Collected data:
┄┄┄┄┄┄

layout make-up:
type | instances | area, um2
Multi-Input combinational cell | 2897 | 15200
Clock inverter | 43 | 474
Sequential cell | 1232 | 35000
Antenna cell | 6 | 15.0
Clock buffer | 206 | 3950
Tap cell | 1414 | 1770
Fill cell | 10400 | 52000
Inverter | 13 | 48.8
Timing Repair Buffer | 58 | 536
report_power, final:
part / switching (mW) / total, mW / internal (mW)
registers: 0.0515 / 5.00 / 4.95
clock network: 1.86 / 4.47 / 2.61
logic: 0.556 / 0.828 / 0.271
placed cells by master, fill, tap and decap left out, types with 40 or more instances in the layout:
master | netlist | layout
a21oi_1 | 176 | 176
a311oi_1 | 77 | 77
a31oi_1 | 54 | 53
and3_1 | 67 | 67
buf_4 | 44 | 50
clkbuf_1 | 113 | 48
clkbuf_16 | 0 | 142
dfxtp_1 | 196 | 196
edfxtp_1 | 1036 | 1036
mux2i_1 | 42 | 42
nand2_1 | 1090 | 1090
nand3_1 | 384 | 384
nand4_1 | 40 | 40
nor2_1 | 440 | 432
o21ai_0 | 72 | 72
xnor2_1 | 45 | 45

┄┄┄┄┄┄

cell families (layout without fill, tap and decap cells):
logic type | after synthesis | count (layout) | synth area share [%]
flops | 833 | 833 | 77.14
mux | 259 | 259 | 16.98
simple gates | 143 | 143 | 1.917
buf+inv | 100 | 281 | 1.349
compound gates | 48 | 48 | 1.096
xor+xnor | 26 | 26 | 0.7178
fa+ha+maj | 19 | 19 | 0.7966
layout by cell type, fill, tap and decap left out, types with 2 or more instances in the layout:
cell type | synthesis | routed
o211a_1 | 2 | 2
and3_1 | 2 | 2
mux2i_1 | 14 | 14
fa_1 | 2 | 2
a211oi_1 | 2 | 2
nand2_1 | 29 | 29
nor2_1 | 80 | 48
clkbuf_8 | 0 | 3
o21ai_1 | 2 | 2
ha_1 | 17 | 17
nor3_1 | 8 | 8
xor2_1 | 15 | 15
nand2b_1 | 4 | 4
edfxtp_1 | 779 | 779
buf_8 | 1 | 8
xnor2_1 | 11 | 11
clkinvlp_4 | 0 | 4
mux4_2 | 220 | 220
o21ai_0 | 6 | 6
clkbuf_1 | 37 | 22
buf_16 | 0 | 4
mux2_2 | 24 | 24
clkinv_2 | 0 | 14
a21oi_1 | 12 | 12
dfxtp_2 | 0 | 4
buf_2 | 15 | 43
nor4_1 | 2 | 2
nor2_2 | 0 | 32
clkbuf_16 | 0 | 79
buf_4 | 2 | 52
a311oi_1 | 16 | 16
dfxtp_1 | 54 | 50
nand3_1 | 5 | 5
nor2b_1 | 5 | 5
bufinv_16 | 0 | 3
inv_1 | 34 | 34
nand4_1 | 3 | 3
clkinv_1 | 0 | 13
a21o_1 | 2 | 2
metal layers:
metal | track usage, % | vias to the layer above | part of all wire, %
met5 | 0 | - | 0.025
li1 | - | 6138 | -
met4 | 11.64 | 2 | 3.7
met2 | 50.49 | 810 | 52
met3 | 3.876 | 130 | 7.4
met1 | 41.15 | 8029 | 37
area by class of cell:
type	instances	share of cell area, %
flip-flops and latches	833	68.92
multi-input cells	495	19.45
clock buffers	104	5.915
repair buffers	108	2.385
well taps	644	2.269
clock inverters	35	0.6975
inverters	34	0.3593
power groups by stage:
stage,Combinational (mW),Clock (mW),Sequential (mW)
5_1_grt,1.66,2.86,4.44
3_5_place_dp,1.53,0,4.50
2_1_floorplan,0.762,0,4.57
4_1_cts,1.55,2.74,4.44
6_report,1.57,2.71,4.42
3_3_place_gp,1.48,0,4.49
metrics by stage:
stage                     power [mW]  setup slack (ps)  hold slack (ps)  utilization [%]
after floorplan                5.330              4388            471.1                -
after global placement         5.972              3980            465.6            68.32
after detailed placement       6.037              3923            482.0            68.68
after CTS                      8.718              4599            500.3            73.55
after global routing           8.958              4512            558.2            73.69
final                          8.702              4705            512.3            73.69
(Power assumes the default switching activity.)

┄┄┄┄┄┄

- _Task item_
Reproduce exactly the lines above from the line with "logic: 0.556 / 0.828 / 0.271" to the line with "xnor2_1 | 45 | 45", including both, and add nothing.

- _Output for this exercise_
logic: 0.556 / 0.828 / 0.271
placed cells by master, fill, tap and decap left out, types with 40 or more instances in the layout:
master | netlist | layout
a21oi_1 | 176 | 176
a311oi_1 | 77 | 77
a31oi_1 | 54 | 53
and3_1 | 67 | 67
buf_4 | 44 | 50
clkbuf_1 | 113 | 48
clkbuf_16 | 0 | 142
dfxtp_1 | 196 | 196
edfxtp_1 | 1036 | 1036
mux2i_1 | 42 | 42
nand2_1 | 1090 | 1090
nand3_1 | 384 | 384
nand4_1 | 40 | 40
nor2_1 | 440 | 432
o21ai_0 | 72 | 72
xnor2_1 | 45 | 45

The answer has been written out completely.